= WORK TO COMPLETE =
Which lines below contain "assign"? Pull them out.

- Opening Delimiter -

`src/verilog/dtc_pkg.sv`:
```
package dtc_pkg;

  // Register addresses
  localparam logic [7:0] DTC_ADDR_CTRL = 8'h88;
  localparam logic [7:0] DTC_ADDR_MODE = 8'h89;
  localparam logic [7:0] DTC_ADDR_T0LO = 8'h8a;
  localparam logic [7:0] DTC_ADDR_T1LO = 8'h8b;
  localparam logic [7:0] DTC_ADDR_T0HI = 8'h8c;
  localparam logic [7:0] DTC_ADDR_T1HI = 8'h8d;
  // Bit addresses 0x88..0x8f hit the control register
  localparam logic [4:0] DTC_BIT_BASE = 5'h11;
  localparam logic [7:0] DTC_RESET_BYTE = 8'h00;

  // Prescaler divide counts, minus one
  localparam logic [5:0] DTC_DIV12_LAST = 6'h0b;
  localparam logic [5:0] DTC_DIV4_LAST = 6'h03;
  localparam logic [5:0] DTC_DIV48_LAST = 6'h2f;
  localparam logic [2:0] DTC_EXT_DIV_LAST = 3'h7;

  typedef enum logic [1:0] {
    DTC_MODE13,
    DTC_MODE16,
    DTC_MODE8R,
    DTC_MODE_SPLIT
  } dtc_mode_t;

  typedef enum logic [1:0] {
    DTC_PRE_DIV12,
    DTC_PRE_DIV4,
    DTC_PRE_DIV48,
    DTC_PRE_EXT8
  } dtc_pre_t;

  typedef struct packed {
    logic timer1_overflow_flag;
    logic timer1_run;
    logic timer0_overflow_flag;
    logic timer0_run;
    logic ext_irq1_flag;
    logic ext_irq1_type;
    logic ext_irq0_flag;
    logic ext_irq0_type;
  } dtc_ctrl_t;

  typedef struct packed {
    logic timer1_gate_ctl;
    logic timer1_count_select;
    dtc_mode_t timer1_mode_field;
    logic timer0_gate_ctl;
    logic timer0_count_select;
    dtc_mode_t timer0_mode_field;
  } dtc_modesel_t;

  // Special function register access from the core
  typedef struct packed {
    logic wr;
    logic rd;
    logic bit_wr;
    logic [7:0] addr;
    logic [7:0] wdata;
    logic bit_val;
  } dtc_sfr_req_t;

  // Vectoring acknowledges, one-cycle pulses
  typedef struct packed {
    logic timer1;
    logic timer0;
    logic ext_irq1;
    logic ext_irq0;
  } dtc_ack_t;

  // Settings held in neighbouring registers
  typedef struct packed {
    logic ext_irq1_polarity;
    logic ext_irq0_polarity;
    logic timer1_sysclk;
    logic timer0_sysclk;
    dtc_pre_t prescale_select;
  } dtc_cfg_t;

endpackage

```
`src/verilog/dtc_pin_sync.sv`:
```
`timescale 1ns/1ns
// Two-stage synchroniser with edge pulses taken from the second stage
module dtc_pin_sync #(
  parameter logic INIT = 1'b1
) (
  // Clock and reset
  input wire logic core_clk,
  input wire logic rst_b,
  // Asynchronous pin
  input wire logic pin,
  // Synchronised level and edges
  output logic level,
  output logic fall,
  output logic rise
);
  import dtc_pkg::*;

  typedef struct packed {
    logic s1;
    logic s2;
    logic prev;
  } dtc_sync_t;

  dtc_sync_t cur;
  dtc_sync_t next_cur;

  // First stage feeds only the second
  always_comb
  begin
    next_cur = cur;
    next_cur.s1 = pin;
    next_cur.s2 = cur.s1;
    next_cur.prev = cur.s2;
  end

  always_ff @(posedge core_clk or negedge rst_b)
  begin
    if (!rst_b)
      cur <= {INIT, INIT, INIT};
    else
      cur <= next_cur;
  end

  // Edges compare settled stages, so one edge gives one pulse
  assign level = cur.s2;
  assign fall = cur.prev & ~cur.s2;
  assign rise = ~cur.prev & cur.s2;

  property p_one_fall;
    @(posedge core_clk) disable iff (!rst_b)
    fall |=> !fall;
  endproperty
  a_one_fall: assert property (p_one_fall)
    else $error("falling edge pulse lasted two cycles");

endmodule

```
`src/verilog/dtc_timer_ctrl.sv`:
```
`timescale 1ns/1ns
module dtc_timer_ctrl (
  // Clock and reset
  input wire logic core_clk,
  input wire logic rst_b,
  // Register access and vectoring
  input wire dtc_pkg::dtc_sfr_req_t sfr,
  input wire dtc_pkg::dtc_ack_t ack,
  input wire dtc_pkg::dtc_cfg_t cfg,
  output logic [7:0] sfr_rd_data,
  // Pins
  input wire logic timer0_count_pin,
  input wire logic timer1_count_pin,
  input wire logic ext_irq0_input,
  input wire logic ext_irq1_input,
  input wire logic ext_clk_pin,
  // Requests to the interrupt controller, and the timer 1 overflow pulse
  output logic timer0_irq_req,
  output logic timer1_irq_req,
  output logic ext_irq0_req,
  output logic ext_irq1_req,
  output logic timer1_ovf_pulse
);
  import dtc_pkg::*;

  typedef struct packed {
    dtc_ctrl_t ctrl;
    dtc_modesel_t mode;
    logic [7:0] t0lo;
    logic [7:0] t0hi;
    logic [7:0] t1lo;
    logic [7:0] t1hi;
    logic [5:0] pre_cnt;
    logic [2:0] ext_cnt;
    logic irq0_prev;
    logic irq1_prev;
    logic t1_ovf;
    logic [7:0] rd_data;
  } dtc_state_t;

  dtc_state_t cur;
  dtc_state_t next_cur;

  logic t0_pin_fall;
  logic t1_pin_fall;
  logic irq0_lvl;
  logic irq1_lvl;
  logic ext_rise;
  logic pre_tick;
  logic [5:0] pre_last;
  logic irq0_act;
  logic irq1_act;
  logic split;
  logic t0_clk;
  logic t0_tick;
  logic t1_tick;
  logic t0_en;
  logic t1_en;
  logic t0_ovf;
  logic t0hi_ovf;
  logic t1_ovf;
  logic [16:0] t0_step;
  logic [16:0] t1_step;
  logic ctrl_bit_wr;

  // One counting step: {overflow, high, low}
  function automatic logic [16:0] dtc_count(input dtc_mode_t m,
                                             input logic [7:0] hi,
                                             input logic [7:0] lo);
    logic [12:0] v13;
    logic [16:0] v16;
    logic [16:0] r;
    v13 = {hi, lo[4:0]} + 13'h1;
    v16 = {1'b0, hi, lo} + 17'h1;
    r = {1'b0, hi, lo};
    case (m)
      DTC_MODE13: r = {&{hi, lo[4:0]}, v13[12:5], lo[7:5], v13[4:0]};
      DTC_MODE16: r = v16;
      DTC_MODE8R: r = {&lo, hi, (&lo) ? hi : lo + 8'h1};
      DTC_MODE_SPLIT: r = {&lo, hi, lo + 8'h1};
      default: r = {1'b0, hi, lo};
    endcase
    return r;
  endfunction

  // Pin synchronisers; count pins idle high, irq inputs idle high
  dtc_pin_sync #(.INIT(1'b1)) u_sync_t0 (
    .core_clk(core_clk),
    .rst_b(rst_b),
    .pin(timer0_count_pin),
    .level(),
    .fall(t0_pin_fall),
    .rise()
  );
  dtc_pin_sync #(.INIT(1'b1)) u_sync_t1 (
    .core_clk(core_clk),
    .rst_b(rst_b),
    .pin(timer1_count_pin),
    .level(),
    .fall(t1_pin_fall),
    .rise()
  );
  dtc_pin_sync #(.INIT(1'b1)) u_sync_irq0 (
    .core_clk(core_clk),
    .rst_b(rst_b),
    .pin(ext_irq0_input),
    .level(irq0_lvl),
    .fall(),
    .rise()
  );
  dtc_pin_sync #(.INIT(1'b1)) u_sync_irq1 (
    .core_clk(core_clk),
    .rst_b(rst_b),
    .pin(ext_irq1_input),
    .level(irq1_lvl),
    .fall(),
    .rise()
  );
  dtc_pin_sync #(.INIT(1'b0)) u_sync_ext (
    .core_clk(core_clk),
    .rst_b(rst_b),
    .pin(ext_clk_pin),
    .level(),
    .fall(),
    .rise(ext_rise)
  );

  // Prescaler tick; compare with >= so a select change cannot stall it
  always_comb
  begin
    case (cfg.prescale_select)
      DTC_PRE_DIV12: pre_last = DTC_DIV12_LAST;
      DTC_PRE_DIV4: pre_last = DTC_DIV4_LAST;
      DTC_PRE_DIV48: pre_last = DTC_DIV48_LAST;
      default: pre_last = DTC_DIV12_LAST;
    endcase
    if (cfg.prescale_select == DTC_PRE_EXT8)
      pre_tick = ext_rise && (cur.ext_cnt == DTC_EXT_DIV_LAST);
    else
      pre_tick = (cur.pre_cnt >= pre_last);
  end

  // Gating and clock choice for both timers
  always_comb
  begin
    split = (cur.mode.timer0_mode_field == DTC_MODE_SPLIT);
    irq0_act = cfg.ext_irq0_polarity ? irq0_lvl : ~irq0_lvl;
    irq1_act = cfg.ext_irq1_polarity ? irq1_lvl : ~irq1_lvl;
    t0_clk = cfg.timer0_sysclk | pre_tick;
    t0_tick = cur.mode.timer0_count_select ? t0_pin_fall : t0_clk;
    // Split mode takes the pin away from timer 1
    if (cur.mode.timer1_count_select && !split)
      t1_tick = t1_pin_fall;
    else
      t1_tick = cfg.timer1_sysclk | pre_tick;
    t0_en = cur.ctrl.timer0_run &&
            (!cur.mode.timer0_gate_ctl || irq0_act);
    // With timer 0 split, timer 1 runs on its mode and gate, without its run bit
    t1_en = (cur.mode.timer1_mode_field != DTC_MODE_SPLIT) &&
            (split || cur.ctrl.timer1_run) &&
            (!cur.mode.timer1_gate_ctl || irq1_act);
    t0_step = dtc_count(cur.mode.timer0_mode_field, cur.t0hi, cur.t0lo);
    t1_step = dtc_count(cur.mode.timer1_mode_field, cur.t1hi, cur.t1lo);
    t0_ovf = t0_en && t0_tick && t0_step[16];
    t0hi_ovf = split && cur.ctrl.timer1_run && t0_clk && (&cur.t0hi);
    t1_ovf = t1_en && t1_tick && t1_step[16];
    ctrl_bit_wr = sfr.bit_wr && (sfr.addr[7:3] == DTC_BIT_BASE);
  end

  // Next state: counting, then software writes, then flag sets
  always_comb
  begin
    next_cur = cur;
    next_cur.t1_ovf = t1_ovf;
    // Prescale counters
    if (pre_tick || cfg.prescale_select == DTC_PRE_EXT8)
      next_cur.pre_cnt = '0;
    else
      next_cur.pre_cnt = cur.pre_cnt + 6'h1;
    if (ext_rise)
      next_cur.ext_cnt = cur.ext_cnt + 3'h1;
    // Timer 0, all four modes through one step function
    if (t0_en && t0_tick)
    begin
      next_cur.t0hi = t0_step[15:8];
      next_cur.t0lo = t0_step[7:0];
    end
    // Split mode high byte on the internal clock
    if (split && cur.ctrl.timer1_run && t0_clk)
      next_cur.t0hi = cur.t0hi + 8'h1;
    if (t1_en && t1_tick)
    begin
      next_cur.t1hi = t1_step[15:8];
      next_cur.t1lo = t1_step[7:0];
    end
    // Byte writes win over a count in the same cycle
    if (sfr.wr)
    begin
      case (sfr.addr)
        DTC_ADDR_CTRL: next_cur.ctrl = dtc_ctrl_t'(sfr.wdata);
        DTC_ADDR_MODE: next_cur.mode = dtc_modesel_t'(sfr.wdata);
        DTC_ADDR_T0LO: next_cur.t0lo = sfr.wdata;
        DTC_ADDR_T1LO: next_cur.t1lo = sfr.wdata;
        DTC_ADDR_T0HI: next_cur.t0hi = sfr.wdata;
        DTC_ADDR_T1HI: next_cur.t1hi = sfr.wdata;
        default: next_cur.ctrl = next_cur.ctrl;
      endcase
    end
    // Single-bit writes into the control register
    if (ctrl_bit_wr)
      next_cur.ctrl[sfr.addr[2:0]] = sfr.bit_val;
    // Vectoring clears; edge-mode only for the irq flags
    if (ack.timer1)
      next_cur.ctrl.timer1_overflow_flag = 1'b0;
    if (ack.timer0)
      next_cur.ctrl.timer0_overflow_flag = 1'b0;
    if (ack.ext_irq1 && cur.ctrl.ext_irq1_type)
      next_cur.ctrl.ext_irq1_flag = 1'b0;
    if (ack.ext_irq0 && cur.ctrl.ext_irq0_type)
      next_cur.ctrl.ext_irq0_flag = 1'b0;
    // Hardware sets win over any clear in the same cycle
    if (t0_ovf)
      next_cur.ctrl.timer0_overflow_flag = 1'b1;
    if (t0hi_ovf || (t1_ovf && !split))
      next_cur.ctrl.timer1_overflow_flag = 1'b1;
    next_cur.irq0_prev = irq0_act;
    next_cur.irq1_prev = irq1_act;
    if (cur.ctrl.ext_irq1_type ? (irq1_act && !cur.irq1_prev) : irq1_act)
      next_cur.ctrl.ext_irq1_flag = 1'b1;
    if (cur.ctrl.ext_irq0_type ? (irq0_act && !cur.irq0_prev) : irq0_act)
      next_cur.ctrl.ext_irq0_flag = 1'b1;
    // Read data captured on the read strobe; unmapped reads zero
    if (sfr.rd)
    begin
      case (sfr.addr)
        DTC_ADDR_CTRL: next_cur.rd_data = cur.ctrl;
        DTC_ADDR_MODE: next_cur.rd_data = cur.mode;
        DTC_ADDR_T0LO: next_cur.rd_data = cur.t0lo;
        DTC_ADDR_T1LO: next_cur.rd_data = cur.t1lo;
        DTC_ADDR_T0HI: next_cur.rd_data = cur.t0hi;
        DTC_ADDR_T1HI: next_cur.rd_data = cur.t1hi;
        default: next_cur.rd_data = DTC_RESET_BYTE;
      endcase
    end
  end

  // Everything clears at reset
  always_ff @(posedge core_clk or negedge rst_b)
  begin
    if (!rst_b)
      cur <= '0;
    else
      cur <= next_cur;
  end

  assign sfr_rd_data = cur.rd_data;
  assign timer0_irq_req = cur.ctrl.timer0_overflow_flag;
  assign timer1_irq_req = cur.ctrl.timer1_overflow_flag;
  assign ext_irq0_req = cur.ctrl.ext_irq0_flag;
  assign ext_irq1_req = cur.ctrl.ext_irq1_flag;
  assign timer1_ovf_pulse = cur.t1_ovf;

  // Overflow of timer 0 raises its flag next cycle
  property p_t0_flag;
    @(posedge core_clk) disable iff (!rst_b)
    t0_ovf |=> cur.ctrl.timer0_overflow_flag;
  endproperty
  a_t0_flag: assert property (p_t0_flag)
    else $error("timer 0 overflow did not set its flag");

  property p_t1_flag;
    @(posedge core_clk) disable iff (!rst_b)
    (t0hi_ovf || (t1_ovf && !split)) |=> cur.ctrl.timer1_overflow_flag;
  endproperty
  a_t1_flag: assert property (p_t1_flag)
    else $error("timer 1 overflow did not set its flag");

  property p_t1_stopped;
    @(posedge core_clk) disable iff (!rst_b)
    (!cur.ctrl.timer1_run && !split && !sfr.wr) |=>
      $stable({cur.t1hi, cur.t1lo});
  endproperty
  a_t1_stopped: assert property (p_t1_stopped)
    else $error("timer 1 counted with run bit clear");

  property p_t0_gated;
    @(posedge core_clk) disable iff (!rst_b)
    (cur.mode.timer0_gate_ctl && !irq0_act && !split && !sfr.wr) |=>
      $stable({cur.t0hi, cur.t0lo});
  endproperty
  a_t0_gated: assert property (p_t0_gated)
    else $error("timer 0 counted while gate input inactive");

  property p_reload;
    @(posedge core_clk) disable iff (!rst_b)
    (t0_ovf && cur.mode.timer0_mode_field == DTC_MODE8R && !sfr.wr) |=>
      (cur.t0lo == $past(cur.t0hi)) && $stable(cur.t0hi);
  endproperty
  a_reload: assert property (p_reload)
    else $error("8-bit reload did not load low byte from high byte");

  property p_wrap13;
    @(posedge core_clk) disable iff (!rst_b)
    (t0_en && t0_tick && cur.mode.timer0_mode_field == DTC_MODE13 &&
     (&{cur.t0hi, cur.t0lo[4:0]}) && !sfr.wr) |=>
      (cur.t0hi == 8'h00) && (cur.t0lo[4:0] == 5'h00) &&
      cur.ctrl.timer0_overflow_flag;
  endproperty
  a_wrap13: assert property (p_wrap13)
    else $error("13-bit wrap wrong");

  property p_low_write;
    @(posedge core_clk) disable iff (!rst_b)
    (sfr.wr && sfr.addr == DTC_ADDR_T0LO) |=> cur.t0lo == $past(sfr.wdata);
  endproperty
  a_low_write: assert property (p_low_write)
    else $error("timer 0 low byte write lost");

  property p_edge_irq0;
    @(posedge core_clk) disable iff (!rst_b)
    (cur.ctrl.ext_irq0_type && irq0_act && !cur.irq0_prev) |=>
      cur.ctrl.ext_irq0_flag;
  endproperty
  a_edge_irq0: assert property (p_edge_irq0)
    else $error("interrupt 0 edge did not set its flag");

  property p_level_irq1;
    @(posedge core_clk) disable iff (!rst_b)
    (!cur.ctrl.ext_irq1_type && irq1_act) |=> cur.ctrl.ext_irq1_flag;
  endproperty
  a_level_irq1: assert property (p_level_irq1)
    else $error("interrupt 1 level did not set its flag");

endmodule

```
`config.mk`:
```
export PLATFORM = sky130hd
export DESIGN_NAME = dtc_timer_ctrl
export DESIGN_NICKNAME = d
export VERILOG_FILES = /design/src/verilog/dtc_pkg.sv /design/src/verilog/dtc_pin_sync.sv /design/src/verilog/dtc_timer_ctrl.sv
export SDC_FILE = /design/constraint.sdc
export NUM_CORES = 1
export LEC_CHECK = 0
export ABC_AREA = 1
export BUFFER_PORTS_ARGS = -buffer_cell sky130_fd_sc_hd__buf_2
export CORE_MARGIN = 5
export CORE_UTILIZATION = 61
export CTS_CLUSTER_SIZE = 20
export DETAILED_ROUTE_END_ITERATION = 7
export PLACE_DENSITY = 0.87
export SYNTH_ARGS = -nofsm -noshare
export SYNTH_HDL_FRONTEND = slang
export SYNTH_SLANG_ARGS = --single-unit
```
`constraint.sdc`:
```
create_clock -name core_clk -period 2.2 [get_ports core_clk]
set_input_delay 0.22 -clock core_clk [delete_from_list [all_inputs] [get_ports core_clk]]
set_output_delay 0.22 -clock core_clk [all_outputs]
set_load 0.1 [all_outputs]
```
==> metrics <==
pwr dens between 900 and 1000 nW/µm²; Routed Antenna Nets 0; Crit Path Class reg2reg; clock skew between 0.009 and 0.01 ns; WL/cell 19.0 µm; final slew viol count 0; Vias 5739; initial drt markers about 580; worst hold slack 0.0435 ns; Tcrit/Tclk final 91.9%; CP cell instances ha_1 -> a21oi_1 -> nand3_1 -> nand2_2 -> nand4_1 -> nand3_2 -> buf_2 -> nand2_1 -> o211ai_1 -> o21ai_1; sequential fraction of the synthesis area 36.3%; worst slew pin tran approximately 0.66 ns; Placed Cells slightly above 900; Max Fclk 0.494 GHz; root buf cell clkbuf_8; Crit path required time ~2.4 ns; CTS tree built; CP Capture Type flop; DIE WIDTH approximately 110 µm; Rows 35; synthesized net count 815; delay-heaviest family, CP simple AND/OR/NAND/NOR gates; Detailed Route WL roughly 18000 µm; flops & latches, synth 81; htree depth 3; IO Port Bufs between 40 and 50; GP Congestion 1.04; vias in the first global route ~5500; unrepaired setup endpoints after global routing yes; Worst setup SP type flop; met2 Use GR 52.5%; Hold Crit Class in2reg; critical path arrival between 2 and 2.5 ns; most common cell after layout, fill and taps aside nand2_1; IR drop worst, VDD around 0.5 mV; Max-Slew Margin vs Limit 56.1%; largest net degree at the start of global routing 43; min cycle time layout approximately 2.0 ns; CTS buffer count 9; met3 Use GR 6.19%; dpl hpwl 13700 µm; DR pass1 iterations 6; Top Ports 50; Antenna diodes 0; # clock sinks 81; initial antenna violation count 0; CTS max path bufs 2; Worst path max stage delay around 0.39 ns; status complete, no violations; Avg Cell Area, Syn 7.33 µm²; # nets final 877; LEAKAGE ~3 nW; Crit path buffers/inverters 1; fraction of layout cells with a size suffix above 1 a little under a fifth; Cell variety after synth slightly above 50; Slowest-stage cell, CP dfrtp_1; Initial Util about 62%; commonest non-fill, non-tap cells in the layout nand2_1, inv_1, nor2_1, dfrtp_1, nand3_1; final setup vio count 0; GRT busiest layer met2; post-synthesis cell count roughly 770; dpl ws 0.0471 ns; CTS clk-pin slew, worst paths ~0.10 ns; core box area just over 9000 µm²; CP max FO 5; drt drc 0; synthesized area roughly 5600 µm²; drt via density slightly above 6; first-pass GRT wire length between 20000 and 30000 µm; Final Worst Setup Slack between 0.15 and 0.2 ns; total grt overflow 0; die area between 10000 and 15000 µm²; MaxCap Viol Count 0; fillers around 780; Fin. Hold Viols 0; warning count from the yosys run 0; die height 106 µm; routing usage on met1 a little over two fifths; Worst-Skew Late Latency about 0.37 ns; Area Growth Syn to Fin 11.5%; final std cells w/o fill 945; gr usage total around 33%
## sequential cells by signal, indices dropped and copies added, names as in the netlist
signal and count:
cur 55, sfr_rd_data 8, u_sync_ext.cur 2, u_sync_t0.cur 2
u_sync_t1.cur 2, ext_irq0_req 1, ext_irq1_req 1, timer0_irq_req 1
timer1_irq_req 1, timer1_ovf_pulse 1, u_sync_ext.level 1, u_sync_irq0.cur 1
u_sync_irq0.level 1, u_sync_irq1.cur 1, u_sync_irq1.level 1, u_sync_t0.level 1
u_sync_t1.level 1
## cell type report
| cell class | instances | area [µm²] | share of cell area (%) |
|---|---|---|---|
| multi-input cells | 555 | 3010 | 48.1 |
| flip-flops and latches | 81 | 2040 | 32.6 |
| repair buffers | 75 | 472 | 7.53 |
| inverters | 107 | 403 | 6.43 |
| well taps | 111 | 139 | 2.22 |
| clock buffers | 9 | 124 | 1.98 |
| clock inverters | 7 | 77.6 | 1.24 |
## final timing paths
check	start	to	slack [ns]	cells after the start
min in group asynchronous	rst_b	u_sync_ext.cur[0]	0.38	2
worst max-delay path	cur[19]	cur[48]	0.18	10
worst min register to register	u_sync_irq1.cur[2]	u_sync_irq1.level	0.36	0
worst min-delay path	ack[2]	timer0_irq_req	0.04	2
max in group asynchronous	rst_b	u_sync_t0.cur[0]	1.11	3
worst max register to register	cur[19]	cur[48]	0.18	10
## cells by family after synthesis
group | share of synthesized area (%)
xor gates and xnor gates | 3.27
buffers and inverters | 10.3
and+or+nand+nor | 32.0
adders and majority gates | 2.45
DFF | 36.3
AOI/OAI and AO/OA | 15.7
## cells in the mapped netlist (all sizes together)
| master | number | area [µm²] |
|---|---|---|
| dfstp | 10 | 263 |
| clkbuf | 1 | 3.75 |
| o41ai | 1 | 8.76 |
| a211oi | 3 | 32.5 |
| o22ai | 18 | 119 |
| a21oi | 30 | 154 |
| o22a | 2 | 17.5 |
| o221ai | 3 | 26.3 |
| o2111ai | 2 | 17.5 |
| nor4 | 4 | 31.3 |
| o211ai | 17 | 128 |
| nand3 | 57 | 308 |
| a31oi | 3 | 18.8 |
| nor3 | 18 | 160 |
| inv | 105 | 394 |
| nor3b | 2 | 15.0 |
| xor2 | 19 | 166 |
| or2 | 2 | 12.5 |
| buf | 23 | 170 |
| ha | 11 | 138 |
| nor2 | 89 | 435 |
| dfrtp | 71 | 1780 |
| o21ai | 61 | 305 |
| a22o | 1 | 8.76 |
| clkinv | 2 | 8.75 |
| o31ai | 2 | 15.0 |
| nand2 | 189 | 742 |
| xnor2 | 2 | 17.5 |
| nand3b | 2 | 15.0 |
| nand4 | 13 | 81.3 |
| a22oi | 3 | 22.5 |
| a21o | 1 | 7.51 |
## what timing repair did
| item | 4_1_cts | 5_1_grt |
|---|---|---|
| endpoints found under the hold margin | 44 | 0 |
| gates resized for setup | 0 | 6 |
| hold buffers | 6 | 0 |
| endpoints found under the setup margin | 0 | 7 |
| buffers inserted | 0 | 4 |
## metrics by stage
| step | instance area (µm²) | util [%] | TNS (ns) | power, mW |
|---|---|---|---|---|
| floorplan | 5620 | - | 0 | 3.76 |
| global placement | 5960 | 65.4 | 0 | 4.36 |
| detailed placement | 5960 | 65.4 | 0 | 4.43 |
| CTS | 6220 | 68.3 | 0 | 5.60 |
| global route | 6270 | 68.8 | -0.0218 | 6.06 |
| finish | 6270 | 68.8 | 0 | 5.70 |
## report_power, final
part,internal (mW),switching [mW],leakage [nW]
clock,0.538,0.641,0.105
combinational,0.785,1.55,1.96
sequential,1.81,0.371,0.975
## worst reg2reg max path, stage by stage, from the launching register on
cell and delay, ns:
dfrtp_1 0.39, ha_1 0.32, a21oi_1 0.15, nand3_1 0.10, nand2_2 0.10, nand4_1 0.19
nand3_2 0.20, buf_2 0.19, nand2_1 0.07, o211ai_1 0.09, o21ai_1 0.10
## layer usage
metal  vias up  part of all wire (%)
li1       2667                     -
met2       347                    47
met4         0                   5.4
met1      2648                    38
met3        77                    10
met5         -                     0
Power figures use the tool's default switching activity.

- Closing Delimiter -

= RESPONSE FOR THIS EXERCISE =
  assign level = cur.s2;
  assign fall = cur.prev & ~cur.s2;
  assign rise = ~cur.prev & cur.s2;
  assign sfr_rd_data = cur.rd_data;
  assign timer0_irq_req = cur.ctrl.timer0_overflow_flag;
  assign timer1_irq_req = cur.ctrl.timer1_overflow_flag;
  assign ext_irq0_req = cur.ctrl.ext_irq0_flag;
  assign ext_irq1_req = cur.ctrl.ext_irq1_flag;
  assign timer1_ovf_pulse = cur.t1_ovf;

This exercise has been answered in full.